Iyengar yoga is about raising your body’s intelligence. It’s about self-exploration and finding the optimal alignment. Sometimes jokingly referred to as “furniture yoga”, the practice characteristically uses props such as wood and foam blocks, bolsters, chairs, straps, blankets and wall-mounted ropes to help open your body gently yet powerfully.
The props isolate muscles and bodily actions in order to focus attention to specific areas that need attention. They also ensure that you’re doing your yoga poses with the optimal alignment to keep you feeling healthy, supported and strong in your practice.
It is not a flow class. If you’re looking for a sweat-generating, fast-paced workout, you won’t find it here. The movement is slow-paced and works deeply upon the soft and hard tissues, so you may find that you sweat a bit from the intensity of the poses.

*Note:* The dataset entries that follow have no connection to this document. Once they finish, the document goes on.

This is an optimization exercise on Yosys and OpenROAD, whose aim is small area, a short achievable clock period and few clock cycles, not a production implementation.
Where RTL was checked, it was by simulation tests only, not by an equivalence proof against the original.
Power and IR drop assume default switching activity. No driver is modelled on the clock port, so clocking that relies on it looks cheaper here than on a real chip.

==> flow/design.v (excerpt) <==
module kiri_tx_encoder (
    input  wire       clk,
    input  wire       rst,           
    input  wire       start,
    output wire       start_ready,
    input  wire [7:0] dst,
    input  wire [7:0] src,
    input  wire [8:0] len,           
    input  wire       in_valid,
    output wire       in_ready,
    input  wire [7:0] in_data,
    output wire       out_valid,
    input  wire       out_ready,
    output wire [7:0] out_data
);
    localparam [2:0] Q_IDLE  = 3'd0,    
                     Q_DST   = 3'd1,
                     Q_SRC   = 3'd2,
                     Q_PAY   = 3'd3,
                     Q_CRCH  = 3'd4,
                     Q_CRCL  = 3'd5,
                     Q_DELIM = 3'd6;
    function [15:0] crc16_byte;
        input [15:0] crc_in;
        input [7:0]  b;
        reg   [15:0] c;
        integer      i;
        begin
            c = crc_in ^ {b, 8'h00};
            for (i = 0; i < 8; i = i + 1)
                c = c[15] ? ((c << 1) ^ 16'h1021) : (c << 1);
            crc16_byte = c;
        end
    endfunction
    reg  [9*255-1:0] ring;           
    wire [8:0]       s0 = ring[8:0];
    reg  [7:0] hoff;                 
    reg  [7:0] toff;                 
    reg  [7:0] ooff;                 
  ...
export LEC_CHECK = 0
export CAP_MARGIN = 20
export CORE_MARGIN = 2
export CORE_UTILIZATION = 60
export PLACE_DENSITY = 0.7
export SLEW_MARGIN = 20
create_clock -name core_clock -period 12.0 [get_ports {clk}]
standard.sh (not shown) runs the stock make flow with config.mk's settings and CLKGATE_MAP_FILE= SYNTH_SCRIPT=/design/flow/synth_recipe.tcl, a recipe that flattens the netlist after the stock synthesis.
==> flow/flow/run.sh <==
#!/bin/bash
# Own layout flow: the standard ORFS flow (standard.sh), with the standard
# synthesis run unchanged, then the layout steps run with our own port-buffer
# cell, clock-tree settings and a tighter setup target for timing repair.
# Each make run's full output goes to its own log file in the work folder.
set -euo pipefail
cd "$(dirname "$0")/.."

bash standard.sh synth > make_synth.log 2>&1

bash standard.sh \
  "BUFFER_PORTS_ARGS=-buffer_cell sky130_fd_sc_hd__buf_2" \
  "CTS_ARGS=-sink_clustering_enable -repair_clock_nets -sink_clustering_size 32 -sink_clustering_max_diameter 80 -dont_use_dummy_load -buf_list sky130_fd_sc_hd__clkbuf_16" \
  "SETUP_SLACK_MARGIN=8.3" \
  finish > make_layout.log 2>&1
Testbench counts at the start, summed over its fixed seeds: cycles 24,986.
==> next run, changes <==
--- a/flow/flow/run.sh
+++ b/flow/flow/run.sh
@@ -12,4 +12,4 @@
   "BUFFER_PORTS_ARGS=-buffer_cell sky130_fd_sc_hd__buf_2" \
   "CTS_ARGS=-sink_clustering_enable -repair_clock_nets -sink_clustering_size 32 -sink_clustering_max_diameter 80 -dont_use_dummy_load -buf_list sky130_fd_sc_hd__clkbuf_16" \
-  "SETUP_SLACK_MARGIN=8.3" \
+  "SETUP_SLACK_MARGIN=8.5" \
   finish > make_layout.log 2>&1
Effect:
- total power went up by 0.56%
- clock power grows by about 1%
- critical path depth is unchanged
- global-route usage went up by 0.14 points
- hold slack is about the same
- register-to-register slack improved by 0.20 ns

========
== P ==
kiri_tx_encoder, a different RTL version from the one above (not shown whole).
For scale: ~3400 cells after synthesis, ~2400 flip-flops, about 49 I/O pins, ~0.055 mm² of cells after synthesis.
## kiri_tx_encoder
module kiri_tx_encoder (
    input  wire       clk,
    input  wire       rst,           
    input  wire       start,
    output wire       start_ready,
    input  wire [7:0] dst,
    input  wire [7:0] src,
    input  wire [8:0] len,           
    input  wire       in_valid,
    output wire       in_ready,
    input  wire [7:0] in_data,
    output wire       out_valid,
    input  wire       out_ready,
    output wire [7:0] out_data
);
    localparam [2:0] Q_IDLE  = 3'd0,    
                     Q_DST   = 3'd1,
                     Q_SRC   = 3'd2,
                     Q_PAY   = 3'd3,
                     Q_CRCH  = 3'd4,
                     Q_CRCL  = 3'd5,
                     Q_DELIM = 3'd6;
    function [15:0] crc16_byte;
        input [15:0] crc_in;
        input [7:0]  b;
        reg   [15:0] c;
        integer      i;
        begin
            c = crc_in ^ {b, 8'h00};
            for (i = 0; i < 8; i = i + 1)
                c = c[15] ? ((c << 1) ^ 16'h1021) : (c << 1);
            crc16_byte = c;
        end
    endfunction
    reg  [9*255-1:0] ring;           
    wire [8:0]       s0 = ring[8:0];
    reg  [7:0] hoff;                 
    reg  [7:0] toff;                 
    reg  [7:0] ooff;                 
    reg        open;                 
    reg        emp;                  
    reg        full;                 
    reg        h_at0;                
    reg        t_at0;                
    reg        o_at0;                
    wire [255:0] zv;
    genvar g;
    generate
        for (g = 0; g < 256; g = g + 1) begin : zbits
            if (g >= 1 && g <= 254)
  ...
==> flow/config.mk <==
export PLATFORM = sky130hd
export DESIGN_NAME = kiri_tx_encoder
export DESIGN_NICKNAME = kiri_tx_encoder
export VERILOG_FILES = /design/flow/design.v
export SDC_FILE = /design/flow/constraint.sdc
export NUM_CORES = 4
export LEC_CHECK = 0
export CAP_MARGIN = 20
export CORE_MARGIN = 2
export CORE_UTILIZATION = 55
export PLACE_DENSITY = 0.65
export SLEW_MARGIN = 20
==> flow/constraint.sdc <==
create_clock -name core_clock -period 12.0 [get_ports {clk}]
set_input_delay 2.4000 -clock core_clock [delete_from_list [all_inputs] [get_ports {clk}]]
set_output_delay 2.4000 -clock core_clock [all_outputs]
set_load 0.01 [all_outputs]
==> flow/flow/run.sh <==
#!/bin/bash
# Own layout flow: the standard ORFS flow (standard.sh), with the standard
# synthesis run unchanged, then the layout steps run with our own port-buffer
# cell, clock-tree settings and a tighter setup target for timing repair.
# After global placement and resizing, each output port's buffer and the
# flip-flop that alone drives it are moved next to the port's pin
# (move_io.tcl); detailed placement then legalizes them.
# Each tool run's full output goes to its own log file in the work folder.
set -euo pipefail
cd "$(dirname "$0")/.."
export RES="$(pwd)/orfs/results/${FLOW_PLATFORM:-sky130hd}/kiri_tx_encoder/base"

KNOBS=(
  "BUFFER_PORTS_ARGS=-buffer_cell sky130_fd_sc_hd__buf_2"
  "CTS_ARGS=-sink_clustering_enable -repair_clock_nets -sink_clustering_size 32 -sink_clustering_max_diameter 80 -dont_use_dummy_load -buf_list sky130_fd_sc_hd__clkbuf_16"
  "SETUP_SLACK_MARGIN=8.5"
)

bash standard.sh synth > make_synth.log 2>&1
bash standard.sh "${KNOBS[@]}" 3_4_place_resized > make_place.log 2>&1
openroad -no_init -exit flow/move_io.tcl > move_io.log 2>&1
bash standard.sh "${KNOBS[@]}" finish > make_layout.log 2>&1
Other scripts of this flow, unchanged in this note and not shown: flow/flow/move_io.tcl
Testbench counts of P, summed over its fixed seeds: cycles 24,986.
> inputs changed (P -> Q)
# P
export LEC_CHECK = 0
export CAP_MARGIN = 20
export CORE_MARGIN = 2
export CORE_UTILIZATION = 55
export PLACE_DENSITY = 0.65
export SLEW_MARGIN = 20
create_clock -name core_clock -period 12.0 [get_ports {clk}]
# Q
export LEC_CHECK = 0
export CAP_MARGIN = 20
export CORE_MARGIN = 2
export CORE_UTILIZATION = 60
export PLACE_DENSITY = 0.7
export SLEW_MARGIN = 20
create_clock -name core_clock -period 12.0 [get_ports {clk}]
--- a/flow/flow/run.sh
+++ b/flow/flow/run.sh
@@ -14,5 +14,5 @@
   "BUFFER_PORTS_ARGS=-buffer_cell sky130_fd_sc_hd__buf_2"
   "CTS_ARGS=-sink_clustering_enable -repair_clock_nets -sink_clustering_size 32 -sink_clustering_max_diameter 80 -dont_use_dummy_load -buf_list sky130_fd_sc_hd__clkbuf_16"
-  "SETUP_SLACK_MARGIN=8.5"
+  "SETUP_SLACK_MARGIN=8.7"
 )
 
Notes after the runs:
Of Q and P, the run reporting the lower clock-buffer cell count was Q.
Re worst endpoint data arrival time: P was higher than Q.
On fraction of area in registers, Q tracks P almost exactly.
Q — met1 usage 2.0 points higher, P as reference
Re sequential area share after synthesis: no difference whatsoever between P and Q.
P -> Q: layout multi-input combinational cell count flat
Between Q and P, the difference in overall power of the completed layout is negligible.
Q: number of cells traversed by the worst register-to-register path is 3 higher than what P reported.
On area growth from synthesis to layout, P tracks Q almost exactly.
P -> Q: row count decreased by a few percent
Final cell area excluding filler cells delta (Q -> P): insignificant

========
Setup of run A:
The RTL this note starts from:
==> flow/design.v <==
module kiri_tx_encoder (
    input  wire       clk,
    input  wire       rst,           
    input  wire       start,
    output wire       start_ready,
    input  wire [7:0] dst,
    input  wire [7:0] src,
    input  wire [8:0] len,           
    input  wire       in_valid,
    output wire       in_ready,
    input  wire [7:0] in_data,
    output wire       out_valid,
    input  wire       out_ready,
    output wire [7:0] out_data
);
    localparam [2:0] Q_IDLE  = 3'd0,    
                     Q_DST   = 3'd1,
                     Q_SRC   = 3'd2,
                     Q_PAY   = 3'd3,
                     Q_CRCH  = 3'd4,
                     Q_CRCL  = 3'd5,
                     Q_DELIM = 3'd6;
    function [15:0] crc16_byte;
        input [15:0] crc_in;
        input [7:0]  b;
        reg   [15:0] c;
        integer      i;
        begin
            c = crc_in ^ {b, 8'h00};
            for (i = 0; i < 8; i = i + 1)
                c = c[15] ? ((c << 1) ^ 16'h1021) : (c << 1);
            crc16_byte = c;
        end
    endfunction
    reg  [9*256-1:0] ring;           
    wire [8:0]       s0 = ring[8:0];
    reg  [7:0] hoff;                 
    reg  [7:0] toff;                 
    reg  [7:0] ooff;                 
    reg        open;                 
    reg        emp;                  
    reg        full;                 
    reg        h_at0;                
    reg        t_at0;                
    reg        o_at0;                
    wire [255:0] zv;
    genvar g;
    generate
        for (g = 0; g < 256; g = g + 1) begin : zbits
            if (g >= 1 && g <= 254)
                assign zv[g] = ring[9*g + 8];
            else if (g == 255)
                assign zv[g] = 1'b1;     
            else
                assign zv[g] = 1'b0;
        end
    endgenerate
    function [8:0] first_one;        
        input [255:0] v;
        reg   [255:0] f;             
        reg   [127:0] a1; reg [127:0] i1;
        reg   [63:0]  a2; reg [127:0] i2;
        reg   [31:0]  a3; reg [95:0]  i3;
        reg   [15:0]  a4; reg [63:0]  i4;
        reg   [7:0]   a5; reg [39:0]  i5;
        reg   [3:0]   a6; reg [23:0]  i6;
        reg   [1:0]   a7; reg [13:0]  i7;
        reg           a8; reg [7:0]   i8;
        integer n;
        begin
            for (n = 0; n < 128; n = n + 1) begin
                a1[n] = v[2*n] | v[2*n+1];
                i1[n] = ~v[2*n];
            end
            for (n = 0; n < 64; n = n + 1) begin
                a2[n] = a1[2*n] | a1[2*n+1];
                i2[2*n +: 2] = a1[2*n] ? {1'b0, i1[2*n]} : {1'b1, i1[2*n+1]};
            end
            for (n = 0; n < 32; n = n + 1) begin
                a3[n] = a2[2*n] | a2[2*n+1];
                i3[3*n +: 3] = a2[2*n] ? {1'b0, i2[4*n +: 2]} : {1'b1, i2[4*n+2 +: 2]};
            end
            for (n = 0; n < 16; n = n + 1) begin
                a4[n] = a3[2*n] | a3[2*n+1];
                i4[4*n +: 4] = a3[2*n] ? {1'b0, i3[6*n +: 3]} : {1'b1, i3[6*n+3 +: 3]};
            end
            for (n = 0; n < 8; n = n + 1) begin
                a5[n] = a4[2*n] | a4[2*n+1];
                i5[5*n +: 5] = a4[2*n] ? {1'b0, i4[8*n +: 4]} : {1'b1, i4[8*n+4 +: 4]};
            end
            for (n = 0; n < 4; n = n + 1) begin
                a6[n] = a5[2*n] | a5[2*n+1];
                i6[6*n +: 6] = a5[2*n] ? {1'b0, i5[10*n +: 5]} : {1'b1, i5[10*n+5 +: 5]};
            end
            for (n = 0; n < 2; n = n + 1) begin
                a7[n] = a6[2*n] | a6[2*n+1];
                i7[7*n +: 7] = a6[2*n] ? {1'b0, i6[12*n +: 6]} : {1'b1, i6[12*n+6 +: 6]};
            end
            a8 = a7[0] | a7[1];
            i8 = a7[0] ? {1'b0, i7[6:0]} : {1'b1, i7[13:7]};
            first_one = {a8, i8};
        end
    endfunction
    wire [8:0] fo   = first_one(zv);
    wire [7:0] code = fo[7:0];
    reg        ov;                   
    reg  [7:0] od;                   
    reg        sv;                   
    reg  [7:0] sd;
    wire rd       = h_at0 && !emp && !sv && !(s0[8] && !s0[0] && o_at0);
    wire [7:0] rd_byte = !s0[8] ? s0[7:0] : (s0[0] ? 8'h00 : code);
    assign out_valid = ov;
    assign out_data  = od;
    reg  [2:0] q;                    
    reg        pend_n;               
    reg  [7:0] dst_r;
    reg  [7:0] src_r;
    reg  [8:0] owe;                  
    reg  [15:0] crc;
    reg  [7:0] run;                  
    reg  [1:0] hc;                   
    reg  [7:0] h0, h1;
    reg        in_rdy;
    reg        srdy;
    assign start_ready = srdy;
    assign in_ready    = in_rdy;
    reg  split;                      
    reg        have;                 
    reg  [7:0] raw;                  
    always @* begin
        have = 1'b1;
        raw  = 8'h00;
        case (q)
            Q_IDLE:  have = !pend_n;
            Q_DST:   raw  = dst_r;
            Q_SRC:   raw  = src_r;
            Q_PAY:   begin have = (hc != 2'd0); raw = h0; end
            Q_CRCH:  raw  = crc[15:8];
            Q_CRCL:  raw  = crc[7:0];
            default: raw  = 8'h00;
        endcase
        if (split) have = 1'b1;
    end
    wire tail_here = t_at0 && (!full || rd);
    wire ins       = tail_here && have;
    wire is_raw    = !split && (q == Q_DST || q == Q_SRC || q == Q_PAY ||
                                q == Q_CRCH || q == Q_CRCL);
    wire raw_zero  = (raw == 8'h00);
    wire       n_bound = !(is_raw && !raw_zero);            
    wire       n_delim = !split && (q == Q_DELIM);
    wire       n_open  = n_bound && !n_delim;               
    wire [8:0] n_slot  = n_bound ? {1'b1, 7'd0, n_delim} : {1'b0, raw};
    wire pop = ins && !split && (q == Q_PAY);
    reg  [2:0] q_n;
    reg        pend_n_n;
    always @* begin
        q_n      = q;
        pend_n_n = pend_n && !(start && srdy);
        if (ins && !split) begin
            case (q)
                Q_IDLE:  q_n = Q_DST;
                Q_DST:   q_n = Q_SRC;
                Q_SRC:   begin
                             q_n      = (owe == 9'd0 && hc == 2'd0) ? Q_CRCH : Q_PAY;
                             pend_n_n = 1'b1;
                         end
                Q_PAY:   if (owe == 9'd0 && hc == 2'd1) q_n = Q_CRCH;
                Q_CRCH:  q_n = Q_CRCL;
                Q_CRCL:  q_n = Q_DELIM;
                default: q_n = Q_IDLE;
            endcase
        end
    end
    wire push = in_valid && in_rdy;
    wire [1:0] hc_n = hc + {1'b0, push} - {1'b0, pop};
    wire [8:0] owe_n = push ? owe - 9'd1 : ((start && srdy) ? len : owe);
    always @(posedge clk) begin
        ring <= {ins ? n_slot : s0, ring[9*256-1:9]};
    end
    always @(posedge clk) begin
        if (pop) begin
            h0 <= (hc == 2'd2) ? h1 : in_data;
            if (hc == 2'd2) h1 <= in_data;
        end else if (push) begin
            if (hc == 2'd0) h0 <= in_data;
            else            h1 <= in_data;
        end
        if (start && srdy) begin
            dst_r <= dst;
            src_r <= src;
        end
        if (ins) begin
            if (q == Q_PAY && !split) crc <= crc16_byte(crc, h0);
            else if (q == Q_DST && !split) crc <= crc16_byte(16'hFFFF, dst_r);
            else if (q == Q_SRC && !split) crc <= crc16_byte(crc, src_r);
        end
        if (rd && !(ov && !out_ready)) od <= rd_byte;
        else if (!ov || out_ready) od <= sd;
        if (rd && ov && !out_ready) sd <= rd_byte;
    end
    always @(posedge clk) begin
        if (rst) begin
            hoff   <= 8'd0;
            toff   <= 8'd0;
            ooff   <= 8'd0;
            open   <= 1'b0;
            emp    <= 1'b1;
            full   <= 1'b0;
            h_at0  <= 1'b1;
            t_at0  <= 1'b1;
            o_at0  <= 1'b0;
            split  <= 1'b0;
            ov     <= 1'b0;
            sv     <= 1'b0;
            q      <= Q_IDLE;
            pend_n <= 1'b1;
            owe    <= 9'd0;
            srdy   <= 1'b1;
            run    <= 8'd0;
            hc     <= 2'd0;
            in_rdy <= 1'b0;
        end else begin
            hoff  <= emp ? (ins ? 8'd255 : 8'd0) :
                     rd ? 8'd0 : hoff - 8'd1;
            h_at0 <= emp ? !ins : (rd || hoff == 8'd1);
            toff  <= (ins || emp) ? 8'd0 : toff - 8'd1;
            t_at0 <= ins || emp || (toff == 8'd1);
            ooff  <= (ins && n_open) ? 8'd255 : ooff - 8'd1;
            o_at0 <= (ins && n_bound) ? 1'b0 : (open && ooff == 8'd1);
            if (ins && n_bound) open <= n_open;
            if (ins && !rd) begin
                emp  <= 1'b0;
                full <= !emp && (hoff == 8'd1);
            end else if (rd && !ins) begin
                emp  <= (toff == 8'd1);
                full <= 1'b0;
            end
            if (ins) split <= !n_bound && !split && (run == 8'd253);
            if (!ov || out_ready) begin
                ov <= sv || rd;
                sv <= 1'b0;
            end else if (rd) begin
                sv <= 1'b1;
            end
            if (start && srdy) pend_n <= 1'b0;
            owe    <= owe_n;
            hc     <= hc_n;
            in_rdy <= (owe_n != 9'd0) && (hc_n != 2'd2);
            srdy <= pend_n_n && (q_n != Q_PAY);
            if (ins) begin
                run <= (n_bound || split) ? 8'd0 : run + 8'd1;
                if (!split) begin
                    case (q)
                        Q_IDLE:  q <= Q_DST;
                        Q_DST:   q <= Q_SRC;
                        Q_SRC:   begin
                                     q    <= (owe == 9'd0 && hc == 2'd0) ? Q_CRCH : Q_PAY;
                                     pend_n <= 1'b1;
                                 end
                        Q_PAY:   begin
                                     if (owe == 9'd0 && hc == 2'd1) q <= Q_CRCH;
                                 end
                        Q_CRCH:  q <= Q_CRCL;
                        Q_CRCL:  q <= Q_DELIM;
                        default: q <= Q_IDLE;
                    endcase
                end
            end
        end
    end
endmodule
clock: 12.0 ns
lec_check: 0
cap_margin: 20
core_margin: 2
core_utilization: 60
cts_buf_list: sky130_fd_sc_hd__clkbuf_16
cts_cluster_diameter: 50
cts_cluster_size: 22
place_density: 0.7
slew_margin: 20
run.sh (not shown) runs the stock make flow with config.mk's settings and CLKGATE_MAP_FILE= SYNTH_SCRIPT=/design/flow/synth_recipe.tcl, a recipe that flattens the netlist after the stock synthesis.
Stock flow here: none of the scripts above is used.
diff inputs: run A => run B
- CTS_CLUSTER_SIZE: 22 -> 28
- CTS_CLUSTER_DIAMETER: 50 -> 60
- From run A to run B the numbers moved as follows: cell area power density lost 1.4%; sequential share of cell area +0.73 points.
- Run B vs run A on global-route wire length before repair: run B is the lower one.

If you practice flow, power flow, Ashtanga, or any other faster-paced types of yoga, you’ll likely find that Iyengar helps your alignment and sense of body awareness. It’s common for even yoga teachers to suddenly recognize harmful alignment or dullness in the body through this slower and steadier pace.
Because of its low-impact focus on alignment, and its use of supports, Iyengar Yoga adapts to a wide range of bodies and levels of ability. It’s used therapeutically for rehabilitation from, and working with, pain and injury.